▶ **Stored items**:
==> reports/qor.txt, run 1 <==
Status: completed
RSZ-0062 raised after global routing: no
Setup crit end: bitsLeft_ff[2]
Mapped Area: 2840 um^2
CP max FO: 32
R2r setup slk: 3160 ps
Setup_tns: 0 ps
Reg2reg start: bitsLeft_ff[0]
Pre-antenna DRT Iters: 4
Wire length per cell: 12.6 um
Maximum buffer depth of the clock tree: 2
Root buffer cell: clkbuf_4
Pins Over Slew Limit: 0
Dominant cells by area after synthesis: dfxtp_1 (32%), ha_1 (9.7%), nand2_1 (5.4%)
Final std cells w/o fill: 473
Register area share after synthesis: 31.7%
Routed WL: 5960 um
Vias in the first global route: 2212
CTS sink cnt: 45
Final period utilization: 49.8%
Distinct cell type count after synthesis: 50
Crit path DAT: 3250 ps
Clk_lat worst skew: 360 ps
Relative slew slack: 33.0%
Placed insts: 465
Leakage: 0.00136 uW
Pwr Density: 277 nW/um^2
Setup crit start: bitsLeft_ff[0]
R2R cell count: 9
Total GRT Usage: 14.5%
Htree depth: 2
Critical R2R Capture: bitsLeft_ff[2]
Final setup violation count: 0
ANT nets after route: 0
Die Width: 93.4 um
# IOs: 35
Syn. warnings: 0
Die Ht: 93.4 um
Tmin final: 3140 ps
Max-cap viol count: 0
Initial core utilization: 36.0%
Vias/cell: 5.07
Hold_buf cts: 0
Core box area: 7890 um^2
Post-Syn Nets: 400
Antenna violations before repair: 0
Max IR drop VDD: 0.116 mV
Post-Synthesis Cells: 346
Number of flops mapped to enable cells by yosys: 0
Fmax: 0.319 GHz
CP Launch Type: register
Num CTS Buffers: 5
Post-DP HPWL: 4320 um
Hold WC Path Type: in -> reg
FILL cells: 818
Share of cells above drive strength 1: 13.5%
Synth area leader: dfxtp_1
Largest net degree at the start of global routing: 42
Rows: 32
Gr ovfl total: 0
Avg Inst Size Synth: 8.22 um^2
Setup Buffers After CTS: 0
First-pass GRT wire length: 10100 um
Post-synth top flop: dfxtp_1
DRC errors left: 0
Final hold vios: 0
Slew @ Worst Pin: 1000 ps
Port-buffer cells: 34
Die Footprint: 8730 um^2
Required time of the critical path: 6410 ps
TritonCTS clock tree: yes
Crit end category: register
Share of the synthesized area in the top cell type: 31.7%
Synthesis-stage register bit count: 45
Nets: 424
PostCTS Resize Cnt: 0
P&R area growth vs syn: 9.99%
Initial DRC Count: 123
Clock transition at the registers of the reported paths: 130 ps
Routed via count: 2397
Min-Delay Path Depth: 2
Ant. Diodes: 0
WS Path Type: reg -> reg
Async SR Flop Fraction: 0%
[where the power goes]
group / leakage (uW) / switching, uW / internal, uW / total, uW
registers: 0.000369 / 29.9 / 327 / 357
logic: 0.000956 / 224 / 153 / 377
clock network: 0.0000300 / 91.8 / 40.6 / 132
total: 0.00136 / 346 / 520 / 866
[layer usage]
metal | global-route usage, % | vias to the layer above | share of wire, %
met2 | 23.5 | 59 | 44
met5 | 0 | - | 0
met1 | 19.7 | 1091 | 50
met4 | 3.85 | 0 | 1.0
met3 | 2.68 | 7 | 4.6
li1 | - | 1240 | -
`src/hdl/hbd_pkg.sv`:
```
// Package for the half-bridge fault and diagnostic control block.
// Assumes a single 50 MHz core clock domain.
package hbd_pkg;
	localparam int CLK_MHZ = 50;
	// Filter and clear times in microseconds; counts derived below.
	localparam int OCP_FILT_US_0 = 6;
	localparam int OCP_FILT_US_1 = 12;
	localparam int OTW_FILT_US = 100;
	localparam int TSD_FILT_US = 100;
	localparam int RETRY_US = 4000;
	localparam int CLEAR_US = 200;
	localparam int TSD_CLEAR_US = 200;
	localparam int OCP_FILT0_CYC = OCP_FILT_US_0 * CLK_MHZ;
	localparam int OCP_FILT1_CYC = OCP_FILT_US_1 * CLK_MHZ;
	localparam int OTW_FILT_CYC = OTW_FILT_US * CLK_MHZ;
	localparam int TSD_FILT_CYC = TSD_FILT_US * CLK_MHZ;
	localparam int RETRY_CYC = RETRY_US * CLK_MHZ;
	localparam int CLEAR_CYC = CLEAR_US * CLK_MHZ;
	localparam int TSD_CLEAR_CYC = TSD_CLEAR_US * CLK_MHZ;
	localparam int CNT_W = 18;

	// Diagnostic select encodings
	localparam logic [1:0] DSEL_NONE = 2'h0;
	localparam logic [1:0] DSEL_OFF = 2'h1;
	localparam logic [1:0] DSEL_ON = 2'h2;
	localparam logic [1:0] DSEL_BOTH = 2'h3;
	localparam logic [1:0] DSEL_RST = 2'h0;

	typedef enum {ST_SLEEP, ST_STANDBY, ST_ACTIVE} hbd_state_e;

	typedef struct packed {
		logic fault;
		logic overcurrent_protection;
		logic ocp_hs;
		logic thermal_shutdown;
		logic temperature_warning_bit;
		logic off_state_comparator_result;
	} hbd_report_s;

	// Off-state setup applied to the output node
	typedef struct packed {
		logic pull_up;
		logic pull_down;
		logic ref_high;
	} hbd_olp_setup_s;
endpackage
```
`src/hdl/hbd_fault_diagnostic_config_pin.sv`:
```
// Protection and diagnostic control of a half-bridge driver.
// Assumes analog comparators arrive asynchronously and are synchronised
// here; host inputs come from same-clock command logic.
//
// Operation
// - Pin variant latches diagnostic pin at init; later pin changes ignored.
// - Two-bit select: none, off-state only, on-state only, both.
// - SPI select write takes effect immediately whenever communication runs.
// - Fault output pulled low on fault, released on entering sleep.
// - SPI fault output inverts summary bit, except locked off-state shows comparator.
// - Asserted fault output logs records; only clear command or sleep clears them.
// - One 16-bit frame: first report in active, second in standby.
// - Active overcurrent beyond filter flags fault, asserts output, output Hi-Z.
// - High-side overcurrent keeps current-sense pulled to limit after disable.
// - Overcurrent reaction latched or retry using retry and clear times.
// - Software selects overcurrent threshold and filter time.
// - Standby/active warning over threshold beyond filter sets warning bit.
// - Warning-report enable makes warning assert fault output and summary bit.
// - Warning bit clears automatically below hysteresis point.
// - Thermal event beyond filter flags shutdown, output and sense Hi-Z.
// - Thermal shutdown reaction latched or retry via hysteresis and clear time.
// - Off-state setup chosen by pins, or unlocked input-register bits.
// - Pin variant drives off-state comparator on fault output when enabled.
// - SPI comparator in second report; also on output when locked and enabled.
// - Low-side load: 01b pull-up high ref; 11b pull-down low ref.
// - High-side load: same setups, normal readings high.
`timescale 1ns/1ps
module hbd_fault_diagnostic_config_pin #(
	parameter bit SPI_VARIANT = 1'b1,
	parameter int RETRY_CYCLES = hbd_pkg::RETRY_CYC,
	parameter int CLEAR_CYCLES = hbd_pkg::CLEAR_CYC,
	parameter int TSD_CLEAR_CYCLES = hbd_pkg::TSD_CLEAR_CYC,
	parameter int OTW_FILT_CYCLES = hbd_pkg::OTW_FILT_CYC,
	parameter int TSD_FILT_CYCLES = hbd_pkg::TSD_FILT_CYC
) (
	input wire logic core_clk,
	input wire logic rst_n,
	// Device state
	input wire logic init_pulse,
	input wire logic in_sleep,
	input wire logic in_standby,
	input wire logic in_active,
	// Pins (already synchronised by caller domain)
	input wire logic sleep_control_pin_n,
	input wire logic drive_disable_pin,
	input wire logic drive_input_pin,
	input wire logic [1:0] diagnostic_config_pin,
	// Register-side configuration
	input wire logic [1:0] diagnostic_select_field,
	input wire logic [1:0] ocp_level_select,
	input wire logic ocp_filter_select,
	input wire logic ocp_retry_mode,
	input wire logic tsd_retry_mode,
	input wire logic [1:0] warning_threshold_select,
	input wire logic warning_report_enable,
	input wire logic input_reg_unlocked,
	input wire logic reg_pull_up,
	input wire logic reg_pull_down,
	input wire logic reg_ref_high,
	input wire logic clear_faults_command,
	// Asynchronous analog comparators
	input wire logic [3:0] ocp_over_level,
	input wire logic ocp_on_high_side,
	input wire logic [3:0] temp_over_warning,
	input wire logic temp_warning_below_hys,
	input wire logic temp_over_tsd,
	input wire logic temp_below_tsd_hys,
	input wire logic olp_comparator,
	// Outputs
	output logic fault_flag_out_oe,
	output logic fault_flag_out_n,
	output logic output_hiz,
	output logic current_sense_hiz,
	output logic current_sense_pull_limit,
	output logic off_diagnostic_config_pin_on,
	output logic on_diagnostic_config_pin_on,
	output logic regulation_on,
	output hbd_pkg::hbd_olp_setup_s olp_setup,
	output hbd_pkg::hbd_report_s report,
	output logic [15:0] status_frame
);

	////////////////////////////////////////////////////////////////////////
	// Synchronisers for analog inputs
	localparam int SW = 12;
	logic [SW-1:0] sync1_q;
	logic [SW-1:0] sync2_q;
	logic [SW-1:0] async_in;
	assign async_in = {ocp_over_level, ocp_on_high_side, temp_over_warning,
		temp_warning_below_hys, temp_over_tsd, temp_below_tsd_hys};
	logic olp_s1_q;
	logic olp_s2_q;

	always_ff @(posedge core_clk) begin
		if (!rst_n) begin
			sync1_q <= '0;
			sync2_q <= '0;
			olp_s1_q <= 1'b0;
			olp_s2_q <= 1'b0;
		end else begin
			sync1_q <= async_in;
			sync2_q <= sync1_q;
			olp_s1_q <= olp_comparator;
			olp_s2_q <= olp_s1_q;
		end
	end

	logic [3:0] ocp_lvl_s;
	logic ocp_hs_s;
	logic [3:0] otw_lvl_s;
	logic otw_hys_s;
	logic tsd_s;
	logic tsd_hys_s;
	assign ocp_lvl_s = sync2_q[11:8];
	assign ocp_hs_s = sync2_q[7];
	assign otw_lvl_s = sync2_q[6:3];
	assign otw_hys_s = sync2_q[2];
	assign tsd_s = sync2_q[1];
	assign tsd_hys_s = sync2_q[0];

	////////////////////////////////////////////////////////////////////////
	// Diagnostic mode selection
	logic [1:0] pin_sel_q;

	always_ff @(posedge core_clk) begin
		if (!rst_n)
			pin_sel_q <= hbd_pkg::DSEL_RST;
		else if (init_pulse)
			pin_sel_q <= diagnostic_config_pin;
	end

	logic [1:0] dsel;
	// Register select used combinationally so writes act at once
	assign dsel = SPI_VARIANT ? diagnostic_select_field : pin_sel_q;
	assign off_diagnostic_config_pin_on = dsel[0];
	assign on_diagnostic_config_pin_on = dsel[1];
	assign regulation_on = !dsel[1];

	// Off-state setup: 01b pull-up/high ref, 11b pull-down/low ref
	logic use_reg;
	assign use_reg = SPI_VARIANT && input_reg_unlocked;
	always_comb begin
		olp_setup = '0;
		if (in_standby && off_diagnostic_config_pin_on) begin
			if (use_reg) begin
				olp_setup.pull_up = reg_pull_up;
				olp_setup.pull_down = reg_pull_down;
				olp_setup.ref_high = reg_ref_high;
			end else if (sleep_control_pin_n && drive_disable_pin
				&& drive_input_pin) begin
				olp_setup.pull_up = !dsel[1];
				olp_setup.pull_down = dsel[1];
				olp_setup.ref_high = !dsel[1];
			end
		end
	end

	////////////////////////////////////////////////////////////////////////
	// Overcurrent filter and reaction
	logic [hbd_pkg::CNT_W-1:0] ocp_cnt_q;
	logic [hbd_pkg::CNT_W-1:0] ocp_lim;
	logic ocp_over;
	assign ocp_over = ocp_lvl_s[ocp_level_select];
	assign ocp_lim = ocp_filter_select ?
		hbd_pkg::CNT_W'(hbd_pkg::OCP_FILT1_CYC) :
		hbd_pkg::CNT_W'(hbd_pkg::OCP_FILT0_CYC);
	logic ocp_q;
	logic ocp_hs_q;
	logic [31:0] ocp_rt_q;

	always_ff @(posedge core_clk) begin
		if (!rst_n)
			ocp_cnt_q <= '0;
		else if (!(in_active && ocp_over) || ocp_q)
			ocp_cnt_q <= '0;
		else if (ocp_cnt_q != ocp_lim)
			ocp_cnt_q <= ocp_cnt_q + 1'b1;
	end

	logic ocp_det;
	assign ocp_det = in_active && ocp_over && ocp_cnt_q == ocp_lim;

	always_ff @(posedge core_clk) begin
		if (!rst_n) begin
			ocp_q <= 1'b0;
			ocp_hs_q <= 1'b0;
			ocp_rt_q <= '0;
		end else if (in_sleep) begin
			ocp_q <= 1'b0;
			ocp_hs_q <= 1'b0;
			ocp_rt_q <= '0;
		end else if (ocp_det) begin
			ocp_q <= 1'b1;
			ocp_hs_q <= ocp_hs_s;
			ocp_rt_q <= '0;
		end else if (ocp_q && ocp_retry_mode) begin
			// Retry: wait retry time, then clear time
			if (ocp_rt_q == 32'(RETRY_CYCLES + CLEAR_CYCLES)) begin
				ocp_q <= 1'b0;
				ocp_hs_q <= 1'b0;
				ocp_rt_q <= '0;
			end else
				ocp_rt_q <= ocp_rt_q + 1'b1;
		end else if (ocp_q && clear_faults_command) begin
			ocp_q <= 1'b0;
			ocp_hs_q <= 1'b0;
		end
	end

	////////////////////////////////////////////////////////////////////////
	// Temperature warning
	logic [31:0] otw_cnt_q;
	logic otw_q;
	logic otw_over;
	logic live;
	assign live = in_standby || in_active;
	assign otw_over = otw_lvl_s[warning_threshold_select];

	always_ff @(posedge core_clk) begin
		if (!rst_n)
			otw_cnt_q <= '0;
		else if (!(live && otw_over))
			otw_cnt_q <= '0;
		else if (otw_cnt_q != 32'(OTW_FILT_CYCLES))
			otw_cnt_q <= otw_cnt_q + 1'b1;
	end

	always_ff @(posedge core_clk) begin
		if (!rst_n)
			otw_q <= 1'b0;
		else if (live && otw_over && otw_cnt_q == 32'(OTW_FILT_CYCLES))
			otw_q <= 1'b1;
		else if (otw_hys_s || in_sleep)
			otw_q <= 1'b0;
	end

	////////////////////////////////////////////////////////////////////////
	// Thermal shutdown
	logic [31:0] tsd_cnt_q;
	logic [31:0] tsd_rt_q;
	logic tsd_q;

	always_ff @(posedge core_clk) begin
		if (!rst_n)
			tsd_cnt_q <= '0;
		else if (!(live && tsd_s) || tsd_q)
			tsd_cnt_q <= '0;
		else if (tsd_cnt_q != 32'(TSD_FILT_CYCLES))
			tsd_cnt_q <= tsd_cnt_q + 1'b1;
	end

	always_ff @(posedge core_clk) begin
		if (!rst_n) begin
			tsd_q <= 1'b0;
			tsd_rt_q <= '0;
		end else if (in_sleep) begin
			tsd_q <= 1'b0;
			tsd_rt_q <= '0;
		end else if (live && tsd_s && tsd_cnt_q == 32'(TSD_FILT_CYCLES)) begin
			tsd_q <= 1'b1;
			tsd_rt_q <= '0;
		end else if (tsd_q && tsd_retry_mode) begin
			// Clear time counts only while below hysteresis
			if (!tsd_hys_s)
				tsd_rt_q <= '0;
			else if (tsd_rt_q == 32'(TSD_CLEAR_CYCLES)) begin
				tsd_q <= 1'b0;
				tsd_rt_q <= '0;
			end else
				tsd_rt_q <= tsd_rt_q + 1'b1;
		end else if (tsd_q && clear_faults_command)
			tsd_q <= 1'b0;
	end

	////////////////////////////////////////////////////////////////////////
	// Fault output and records
	logic active_fault;
	assign active_fault = ocp_q || tsd_q || (otw_q && warning_report_enable);

	logic show_cmp;
	assign show_cmp = live && off_diagnostic_config_pin_on && in_standby &&
		(!SPI_VARIANT || !input_reg_unlocked);

	logic fault_q;
	logic rec_ocp_q;
	logic rec_ocp_hs_q;
	logic rec_tsd_q;

	// Latched sources fall with the clear itself, so gate them here;
	// a reported warning is a fresh set and wins over the clear
	always_ff @(posedge core_clk) begin
		if (!rst_n) begin
			fault_q <= 1'b0;
			rec_ocp_q <= 1'b0;
			rec_ocp_hs_q <= 1'b0;
			rec_tsd_q <= 1'b0;
		end else if (in_sleep) begin
			fault_q <= 1'b0;
			rec_ocp_q <= 1'b0;
			rec_ocp_hs_q <= 1'b0;
			rec_tsd_q <= 1'b0;
		end else begin
			fault_q <= (otw_q && warning_report_enable) ||
				((ocp_q || tsd_q || fault_q) &&
				!clear_faults_command);
			rec_ocp_q <= (ocp_q || rec_ocp_q) &&
				!clear_faults_command;
			rec_ocp_hs_q <= (ocp_hs_q || rec_ocp_hs_q) &&
				!clear_faults_command;
			rec_tsd_q <= (tsd_q || rec_tsd_q) &&
				!clear_faults_command;
		end
	end

	logic out_low;
	always_comb begin
		if (in_sleep)
			out_low = 1'b0;
		else if (show_cmp)
			out_low = !olp_s2_q;
		else if (SPI_VARIANT)
			out_low = fault_q;
		else
			out_low = active_fault;
	end

	logic out_low_q;
	always_ff @(posedge core_clk) begin
		if (!rst_n)
			out_low_q <= 1'b0;
		else
			out_low_q <= out_low;
	end

	// Open drain: enable only while pulling low
	assign fault_flag_out_oe = out_low_q;
	assign fault_flag_out_n = 1'b0;

	assign output_hiz = ocp_q || tsd_q || in_sleep;
	assign current_sense_hiz = tsd_q || in_sleep;
	assign current_sense_pull_limit = ocp_hs_q && !tsd_q && !in_sleep;

	////////////////////////////////////////////////////////////////////////
	// Status reporting
	always_ff @(posedge core_clk) begin
		if (!rst_n) begin
			report <= '0;
			status_frame <= 16'h0000;
		end else begin
			report.fault <= fault_q;
			report.overcurrent_protection <= rec_ocp_q;
			report.ocp_hs <= rec_ocp_hs_q;
			report.thermal_shutdown <= rec_tsd_q;
			report.temperature_warning_bit <= otw_q;
			report.off_state_comparator_result <= olp_s2_q;
			// First report in active, second in standby
			if (in_active)
				status_frame <= {8'h00, 3'h0, fault_q, rec_tsd_q, otw_q,
					rec_ocp_hs_q, rec_ocp_q};
			else
				status_frame <= {8'h00, 3'h0, fault_q, rec_tsd_q, otw_q,
					olp_s2_q, off_diagnostic_config_pin_on};
		end
	end

endmodule // hbd_fault_diagnostic_config_pin

```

▶ **Goal of the exercise**: Taking the entries above, restate exactly those lines that fall between the line with "Required time of the critical path: 6410 ps" and the line with "met3 | 2.68 | 7 | 4.6", keeping both of those lines too.

▶ **Result of this exercise**:
Required time of the critical path: 6410 ps
TritonCTS clock tree: yes
Crit end category: register
Share of the synthesized area in the top cell type: 31.7%
Synthesis-stage register bit count: 45
Nets: 424
PostCTS Resize Cnt: 0
P&R area growth vs syn: 9.99%
Initial DRC Count: 123
Clock transition at the registers of the reported paths: 130 ps
Routed via count: 2397
Min-Delay Path Depth: 2
Ant. Diodes: 0
WS Path Type: reg -> reg
Async SR Flop Fraction: 0%
[where the power goes]
group / leakage (uW) / switching, uW / internal, uW / total, uW
registers: 0.000369 / 29.9 / 327 / 357
logic: 0.000956 / 224 / 153 / 377
clock network: 0.0000300 / 91.8 / 40.6 / 132
total: 0.00136 / 346 / 520 / 866
[layer usage]
metal | global-route usage, % | vias to the layer above | share of wire, %
met2 | 23.5 | 59 | 44
met5 | 0 | - | 0
met1 | 19.7 | 1091 | 50
met4 | 3.85 | 0 | 1.0
met3 | 2.68 | 7 | 4.6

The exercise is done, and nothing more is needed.